I almost spend no time on it now other than making sure it stays patched
(fairly easy, daily script) and adding firewall entries.  The firewall
job becomes less time consuming as the block list grows.  Now I spend
maybe an average of 10-15 minutes per month keeping up with the physical
server.


[1] A relatively nasty zero-day in Exim showed up one day.  It was
patched fairly quickly but I was in the hospital for about a week so I
didn't see the announcement and had no access to the system even if I
did.  The zero-day was exploited which replaced the sshd binary with a
compromised one (along with other binaries).  However, because of the
massive firewall in front of it (with only port 25 open), the C&C server
could not reach the machine nor could the rootkit report out (the same
netblocks are also blocked outbound).  I discovered the rooting fairly
quickly after I returned from the hospital (ssh into the box from the
local network was not working properly).  The evidence was still on the
box because they were unable to log in (firewall) and do any further
work.  Recovered, patched, and blocked the offending netblock (different
from the C&C).

On 2016-09-29 10:21, George P. Burdell wrote:
> Anybody who has actually run their own mail servers for a while knows how much 
> of a tremendous chore it is just to keep your mail from being blacklisted.   

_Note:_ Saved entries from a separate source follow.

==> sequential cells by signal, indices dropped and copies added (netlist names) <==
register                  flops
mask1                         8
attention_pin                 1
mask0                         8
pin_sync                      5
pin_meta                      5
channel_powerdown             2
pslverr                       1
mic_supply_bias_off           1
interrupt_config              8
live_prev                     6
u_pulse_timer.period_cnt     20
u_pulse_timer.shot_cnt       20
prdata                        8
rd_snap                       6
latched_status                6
<file path="config.mk">
export PLATFORM = sky130hd
export DESIGN_NAME = sdrc_top
export DESIGN_NICKNAME = d
export VERILOG_FILES = /design/src/logic/sdrc_pkg.sv /design/src/logic/sdrc_ramp.sv /design/src/logic/sdrc_top.sv
export SDC_FILE = /design/constraint.sdc
export NUM_CORES = 1
export LEC_CHECK = 0
export BUFFER_PORTS_ARGS = -buffer_cell sky130_fd_sc_hd__buf_2
export CAP_MARGIN = 30
export CORE_AREA = 2 2 99 110
export CTS_CLUSTER_SIZE = 30
export DETAILED_ROUTE_END_ITERATION = 16
export DIE_AREA = 0 0 101 112
export PLACE_DENSITY = 0.9
export SLEW_MARGIN = 5
export SYNTH_ARGS = -nofsm -noshare
export SYNTH_HDL_FRONTEND = slang
export SYNTH_HIERARCHICAL = 1
export SYNTH_SLANG_ARGS = --single-unit
</file>
<file path="constraint.sdc">
create_clock -name REF_CLK -period 8.1 [get_ports REF_CLK]
set_input_delay 0.405 -clock REF_CLK [delete_from_list [all_inputs] [get_ports REF_CLK]]
set_output_delay 0.405 -clock REF_CLK [all_outputs]
set_load 0.005 [all_outputs]
</file>
<file path="src/logic/sdrc_pkg.sv">
// shared constants and types for the sampling delay ramp control block
package sdrc_pkg;

  // ****************************************************************
  // clock and timing
  // ****************************************************************
  localparam int CLK_PERIOD_NS = 100;                        // REF_CLK period
  localparam int CAL_SETTLE_NS = 3200;                       // settle time per search step
  localparam int CAL_SETTLE_CYC = (CAL_SETTLE_NS + CLK_PERIOD_NS - 1) / CLK_PERIOD_NS;

  // ****************************************************************
  // delay ramp
  // ****************************************************************
  localparam int RAMP_WINDOW = 256;                          // cycles per ramp window
  localparam int RAMP_FAST_STEPS = 4;                        // steps per window, fast rate
  localparam logic [7:0] RAMP_SLOW_LAST = 8'(RAMP_WINDOW - 1);
  localparam logic [7:0] RAMP_FAST_LAST = 8'(RAMP_WINDOW / RAMP_FAST_STEPS - 1);
  localparam logic [7:0] DLY_MAX = 8'hFF;                    // top of 256 settings

  // ****************************************************************
  // register map (byte addresses)
  // ****************************************************************
  localparam logic [3:0] REG_CTRL   = 4'h0;                  // mode, invert, ramp, fine
  localparam logic [3:0] REG_COARSE = 4'h4;                  // coarse target
  localparam logic [3:0] REG_STATUS = 4'h8;                  // applied state, flags
  localparam logic [3:0] REG_CAL    = 4'hC;                  // calibration start

  // field positions
  localparam int CTRL_SINGLE = 0;                            // single-channel mode
  localparam int CTRL_INV    = 1;                            // clock_invert_delay
  localparam int CTRL_RAMPEN = 2;                            // delay_ramp_enable
  localparam int CTRL_FAST   = 3;                            // delay_ramp_speed_select
  localparam int CTRL_FINE   = 8;                            // fine_delay_setting lsb
  localparam int ST_BUSY     = 8;                            // ramp in progress
  localparam int ST_DONE     = 9;                            // calibration_done_flag
  localparam int ST_CALBUSY  = 10;                           // calibration running
  localparam int ST_SEEN     = 11;                           // timing reference captured
  localparam int CAL_START   = 0;                            // start bit

  // reset values
  localparam logic [7:0] FINE_RST   = 8'h00;
  localparam logic [7:0] COARSE_RST = 8'h00;

  // ****************************************************************
  // types
  // ****************************************************************
  typedef struct packed {
    logic       inv;                                         // half-period inversion
    logic [7:0] coarse;                                      // applied coarse setting
    logic [7:0] fine;                                        // applied fine setting
  } sdrc_dly_t;

  typedef enum logic [1:0] {CAL_IDLE, CAL_SETTLE, CAL_CHECK} sdrc_cal_t;

endpackage

</file>
<file path="src/logic/sdrc_ramp.sv">
// coarse delay stepper that walks the applied setting toward a target
`timescale 1ns/10ps
`default_nettype none
module sdrc_ramp
  import sdrc_pkg::*;
(
  input  wire logic       clk,
  input  wire logic       rstn,
  input  wire logic       wr,
  input  wire logic [7:0] wr_val,
  input  wire logic       ramp_en,
  input  wire logic       fast,
  input  wire logic       force_en,
  input  wire logic [7:0] force_val,
  output logic      [7:0] cur,
  output logic            busy
);

  // state of the stepper
  typedef struct packed {
    logic [7:0] cur;                                         // applied coarse
    logic [7:0] tgt;                                         // ramp target
    logic [7:0] tmr;                                         // window timer
    logic       busy;                                        // ramp active
  } sdrc_ramp_st_t;

  sdrc_ramp_st_t s_r;
  sdrc_ramp_st_t s_nxt;
  logic [7:0]    last;                                       // last timer value of a step

  // ****************************************************************
  // next state
  // ****************************************************************
  always_comb
  begin
    s_nxt = s_r;
    last  = fast ? RAMP_FAST_LAST : RAMP_SLOW_LAST;          // RULE_10
    if (force_en)
    begin
      // calibration owns the path: load at once
      s_nxt.cur  = force_val;
      s_nxt.tgt  = force_val;
      s_nxt.tmr  = '0;
      s_nxt.busy = 1'b0;
    end
    else if (wr && ramp_en)
    begin
      // a new write restarts the walk toward the new target
      s_nxt.tgt  = wr_val;                                   // RULE_11
      s_nxt.tmr  = '0;
      s_nxt.busy = (wr_val != s_r.cur);
    end
    else if (wr)
    begin
      // ramp off: jump straight to the written value
      s_nxt.cur  = wr_val;                                   // RULE_13
      s_nxt.tgt  = wr_val;
      s_nxt.busy = 1'b0;
    end
    else if (s_r.busy)
    begin
      if (s_r.tmr == last)
      begin
        // one step per timer window, either direction
        s_nxt.tmr  = '0;
        s_nxt.cur  = (s_r.cur < s_r.tgt) ? s_r.cur + 8'h01 : s_r.cur - 8'h01; // RULE_09
        s_nxt.busy = (s_nxt.cur != s_r.tgt);                 // RULE_13
      end
      else
      begin
        s_nxt.tmr = s_r.tmr + 8'h01;
      end
    end
  end

  // state register
  always_ff @(posedge clk)
  begin
    if (!rstn)
      s_r <= '{cur: COARSE_RST, tgt: COARSE_RST, tmr: 8'h00, busy: 1'b0};
    else
      s_r <= s_nxt;
  end

  assign cur  = s_r.cur;
  assign busy = s_r.busy;
endmodule
`default_nettype wire

</file>
<file path="src/logic/sdrc_top.sv">
// sampling delay ramp control: wishbone registers, reference capture, calibration
// Notes on behaviour
// [RULE_01] dual mode rising edge; single mode both edges
// [RULE_02] timing reference captured at fixed clock edge
// [RULE_03] periodic reference rate set by link format
// [RULE_04] invert bit adds half-period delay
// [RULE_05] coarse and fine each have 256 settings
// [RULE_06] invert, coarse, fine applied together, summed
// [RULE_07] applied delay shifts every internal clock
// [RULE_08] live delay changes may upset link
// [RULE_09] ramp walks coarse stepwise toward target
// [RULE_10] rate select: one or four steps per 256
// [RULE_11] with ramp enabled each coarse write restarts
// [RULE_12] calibration searches delay, then raises done flag
// [RULE_13] no ramp jumps at once; ramp stops at target
`timescale 1ns/10ps
`default_nettype none
module sdrc_top
  import sdrc_pkg::*;
(
  input  wire logic        REF_CLK,
  input  wire logic        RSTN,
  input  wire logic        WB_CYC_I,
  input  wire logic        WB_STB_I,
  input  wire logic        WB_WE_I,
  input  wire logic [3:0]  WB_ADR_I,
  input  wire logic [3:0]  WB_SEL_I,
  input  wire logic [31:0] WB_DAT_I,
  output logic      [31:0] WB_DAT_O,
  output logic             WB_ACK_O,
  input  wire logic        TREF_IN,
  input  wire logic        CAL_EDGE_AHEAD,
  output logic             TREF_CAPT,
  output logic             SAMPLE_RISE_EN,
  output logic             SAMPLE_FALL_EN,
  output logic             DLY_INV,
  output logic      [7:0]  DLY_COARSE,
  output logic      [7:0]  DLY_FINE,
  output logic             LINK_UPSET
);

  // ****************************************************************
  // state
  // ****************************************************************
  typedef struct packed {
    logic        ack;                                        // bus acknowledge
    logic [31:0] rdata;                                      // read data
    logic        single;                                     // single-channel mode
    logic        inv;                                        // clock_invert_delay
    logic        ramp_en;                                    // delay_ramp_enable
    logic        fast;                                       // delay_ramp_speed_select
    logic [7:0]  fine;                                       // fine_delay_setting
    logic [7:0]  coarse;                                     // coarse_delay_setting
    logic        coarse_wr;                                  // coarse write pulse
    logic [1:0]  s1;                                         // pin sync stage 1
    logic [1:0]  s2;                                         // pin sync stage 2
    logic [1:0]  s3;                                         // pin sync stage 3
    logic [1:0]  filt;                                       // agreed pin levels
    logic        capt;                                       // reference capture pulse
    logic        seen;                                       // reference seen, sticky
    logic        upset;                                      // delay changed pulse
    sdrc_cal_t   cal;                                        // calibration state
    logic [7:0]  cal_cnt;                                    // settle counter
    logic [7:0]  cal_coarse;                                 // search position
    logic        cal_ref;                                    // phase at first check
    logic        cal_first;                                  // first check pending
    logic        done;                                       // calibration_done_flag
    sdrc_dly_t   dly;                                        // applied delay
    logic        rise;                                       // rising-edge sampling
    logic        fall;                                       // falling-edge sampling
  } sdrc_st_t;

  localparam int PIN_TREF = 0;                               // timing reference bit
  localparam int PIN_PH   = 1;                               // phase comparator bit
  localparam logic [7:0] SETTLE_LAST = 8'(CAL_SETTLE_CYC - 1);

  sdrc_st_t   st_r;                                          // registered state
  sdrc_st_t   st_nxt;                                        // next state
  logic [7:0] ramp_cur;                                      // stepper output
  logic       ramp_busy;                                     // stepper active
  logic       bus_req;                                       // request pending
  logic       bus_wr;                                        // write takes effect
  logic       cal_on;                                        // calibration owns path

  // ****************************************************************
  // helpers
  // ****************************************************************
  // byte-lane merge of write data into a 32-bit register image
  function automatic logic [31:0] lane_merge(input logic [31:0] old,
                                             input logic [31:0] dat,
                                             input logic [3:0]  sel);
    logic [31:0] r;
    r = old;
    for (int i = 0; i < 4; i++)
    begin
      if (sel[i])
        r[i*8 +: 8] = dat[i*8 +: 8];
    end
    return r;
  endfunction

  // register image of the control word
  function automatic logic [31:0] ctrl_img(input sdrc_st_t s);
    logic [31:0] r;
    r = '0;
    r[CTRL_SINGLE] = s.single;
    r[CTRL_INV] = s.inv;
    r[CTRL_RAMPEN] = s.ramp_en;
    r[CTRL_FAST] = s.fast;
    r[CTRL_FINE +: 8] = s.fine;
    return r;
  endfunction

  // ****************************************************************
  // coarse stepper
  // ****************************************************************
  assign cal_on = (st_r.cal != CAL_IDLE);

  sdrc_ramp u_ramp (
    .clk       (REF_CLK),
    .rstn      (RSTN),
    .wr        (st_r.coarse_wr),
    .wr_val    (st_r.coarse),
    .ramp_en   (st_r.ramp_en),
    .fast      (st_r.fast),
    .force_en  (cal_on),
    .force_val (st_r.cal_coarse),
    .cur       (ramp_cur),
    .busy      (ramp_busy)
  );

  // ****************************************************************
  // next-state logic
  // ****************************************************************
  always_comb
  begin
    logic [31:0] img;
    img     = '0;
    st_nxt  = st_r;
    bus_req = WB_CYC_I && WB_STB_I;
    // write lands on the edge where the master sees ack
    bus_wr  = bus_req && WB_WE_I && st_r.ack;

    // bus: ack one cycle after request, dropped the cycle after
    st_nxt.ack = bus_req && !st_r.ack;
    st_nxt.coarse_wr = 1'b0;
    if (bus_req && !st_r.ack)
    begin
      // read mux; unmapped offsets read zero
      unique case (WB_ADR_I)
        REG_CTRL:   st_nxt.rdata = ctrl_img(st_r);
        REG_COARSE: st_nxt.rdata = {24'h000000, st_r.coarse};
        REG_STATUS:
        begin
          img = {24'h000000, st_r.dly.coarse};
          img[ST_BUSY] = ramp_busy;
          img[ST_DONE] = st_r.done;
          img[ST_CALBUSY] = cal_on;
          img[ST_SEEN] = st_r.seen;
          st_nxt.rdata = img;
        end
        default:    st_nxt.rdata = '0;
      endcase
    end

    // register writes
    if (bus_wr && (WB_ADR_I == REG_CTRL))
    begin
      img = lane_merge(ctrl_img(st_r), WB_DAT_I, WB_SEL_I);
      st_nxt.single = img[CTRL_SINGLE];
      st_nxt.inv = img[CTRL_INV];
      st_nxt.ramp_en = img[CTRL_RAMPEN];
      st_nxt.fast = img[CTRL_FAST];
      st_nxt.fine = img[CTRL_FINE +: 8];                     // RULE_05
    end
    if (bus_wr && (WB_ADR_I == REG_COARSE) && WB_SEL_I[0])
    begin
      // every coarse write is handed to the stepper
      st_nxt.coarse = WB_DAT_I[7:0];                         // RULE_11
      st_nxt.coarse_wr = 1'b1;
    end

    // pin synchronisers: three stages, level moves when 2 and 3 agree
    st_nxt.s1 = {CAL_EDGE_AHEAD, TREF_IN};
    st_nxt.s2 = st_r.s1;
    st_nxt.s3 = st_r.s2;
    for (int i = 0; i < 2; i++)
    begin
      if (st_r.s2[i] == st_r.s3[i])
        st_nxt.filt[i] = st_r.s3[i];
    end

    // reference capture: fixed number of edges from the pin, every start
    st_nxt.capt = st_nxt.filt[PIN_TREF] && !st_r.filt[PIN_TREF]; // RULE_02
    // seen flag: set wins over a status write clear
    if (bus_wr && (WB_ADR_I == REG_STATUS) && WB_SEL_I[1] && WB_DAT_I[ST_SEEN])
      st_nxt.seen = 1'b0;
    if (st_nxt.capt)
      st_nxt.seen = 1'b1;

    // calibration search on the shared delay path
    unique case (st_r.cal)
      CAL_IDLE:
      begin
        if (bus_wr && (WB_ADR_I == REG_CAL) && WB_SEL_I[0] && WB_DAT_I[CAL_START])
        begin
          st_nxt.cal = CAL_SETTLE;
          st_nxt.cal_coarse = COARSE_RST;
          st_nxt.cal_cnt = '0;
          st_nxt.cal_first = 1'b1;
          st_nxt.done = 1'b0;
        end
      end
      CAL_SETTLE:
      begin
        // wait for the shifted clock and a periodic reference to settle
        st_nxt.cal_cnt = st_r.cal_cnt + 8'h01;               // RULE_03
        if (st_r.cal_cnt == SETTLE_LAST)
          st_nxt.cal = CAL_CHECK;
      end
      CAL_CHECK:
      begin
        st_nxt.cal_first = 1'b0;
        st_nxt.cal_cnt = '0;
        if (st_r.cal_first)
        begin
          st_nxt.cal_ref = st_r.filt[PIN_PH];
          st_nxt.cal = CAL_SETTLE;
        end
        else if ((st_r.filt[PIN_PH] != st_r.cal_ref) || (st_r.cal_coarse == DLY_MAX))
        begin
          // falling edge now lines up with the reference edge, or the coarse search reached DLY_MAX
          st_nxt.cal = CAL_IDLE;                             // RULE_12
          st_nxt.done = 1'b1;
          st_nxt.coarse = st_r.cal_coarse;
        end
        else
        begin
          st_nxt.cal_coarse = st_r.cal_coarse + 8'h01;
          st_nxt.cal = CAL_SETTLE;
        end
      end
    endcase

    // applied delay: three independent parts, moved as one word
    st_nxt.dly.inv = st_r.inv;                               // RULE_04
    st_nxt.dly.coarse = ramp_cur;                            // RULE_06
    st_nxt.dly.fine = st_r.fine;
    // any change shifts every derived clock; flag the link hazard
    st_nxt.upset = (st_nxt.dly != st_r.dly);                 // RULE_08

    // sampling edges per channel mode
    st_nxt.rise = 1'b1;                                      // RULE_01
    st_nxt.fall = st_r.single;
  end

  // ****************************************************************
  // state register
  // ****************************************************************
  always_ff @(posedge REF_CLK)
  begin
    if (!RSTN)
    begin
      st_r <= '0;
      st_r.cal <= CAL_IDLE;
      st_r.fine <= FINE_RST;
      st_r.coarse <= COARSE_RST;
      st_r.dly <= '{inv: 1'b0, coarse: COARSE_RST, fine: FINE_RST};
    end
    else
    begin
      st_r <= st_nxt;
    end
  end

  // ****************************************************************
  // outputs, all straight from state flops
  // ****************************************************************
  assign WB_DAT_O       = st_r.rdata;
  assign WB_ACK_O       = st_r.ack;
  assign TREF_CAPT      = st_r.capt;
  assign SAMPLE_RISE_EN = st_r.rise;
  assign SAMPLE_FALL_EN = st_r.fall;
  // the delay word feeds the root of the clock tree, so lanes and capture move too
  assign DLY_INV        = st_r.dly.inv;                      // RULE_07
  assign DLY_COARSE     = st_r.dly.coarse;
  assign DLY_FINE       = st_r.dly.fine;
  assign LINK_UPSET     = st_r.upset;
endmodule
`default_nettype wire

</file>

> Most major providers will, if one person acts up in your datacenter and you're 
> not at some enormous facility with a name brand, simply ban the entire netblock. 
>    They don't care about collateral damage.   I even get mail server admins who 
> block my Google Business email ... and that's a PAYING space, and ergo one of 
> the least polluted netblocks for spam on the entire internet.
> 
> Oh yea, you can still do your own mail server.  But why on Earth would you want 
> to?   How much money is your time worth?   How valuable are your emails?   How 
> much does it cost you if an important one doesn't make it?   And I say that as a 
> card carrying member of the EFF who has more than a passing distaste for the 
> surveillance state we have become.   The NSA didn't kill private email servers 
> ... spam did.
> 
> It also doesn't help that pretty much every stand alone mail client is varying 
> degrees of unsatisfactory (at least for my multi-account needs).   Opera Mail 
> was PERFECT.  And they killed it.
> 
> And we'll assume for the sake of argument that spam filtering isn't a problem 
> and there are tremendous mail clients available.    That doesn't fix that the 
> overwhelming majority of email traffic goes over in clear text, and the NSA will 
> almost certainly see and record it in transit with their strategy of putting 
> snooping stations just upstream (up-pipe?) from major people of interest like 
> Google.   If one day all email is traversing over SSL, Alex's idea will be the 
> simplest way to defend your privacy without signing up for the headache of 
> running your own mail server.
> 
> On Thu, Sep 29, 2016 at 12:01 PM, Alex Carver <agcarver+ale at acarver.net 
> <mailto:agcarver+ale at acarver.net>> wrote:
> 
>     On 2016-09-29 02:30, DJ-Pfulio wrote:
>     > Even client/lawyer communications aren't safe from DHS prying:
>     >
>     >http://www.homelandsecuritynewswire.com/dr20160927-feds-we-can-read-all-your-email-and-you-ll-never-know
>     <http://www.homelandsecuritynewswire.com/dr20160927-feds-we-can-read-all-your-email-and-you-ll-never-know>
> 
>     Yes, this is why I run my own server and download my free email services
>     (gmail, etc.) to my local hard drive on a regular basis (deleting the
>     server side copies after download).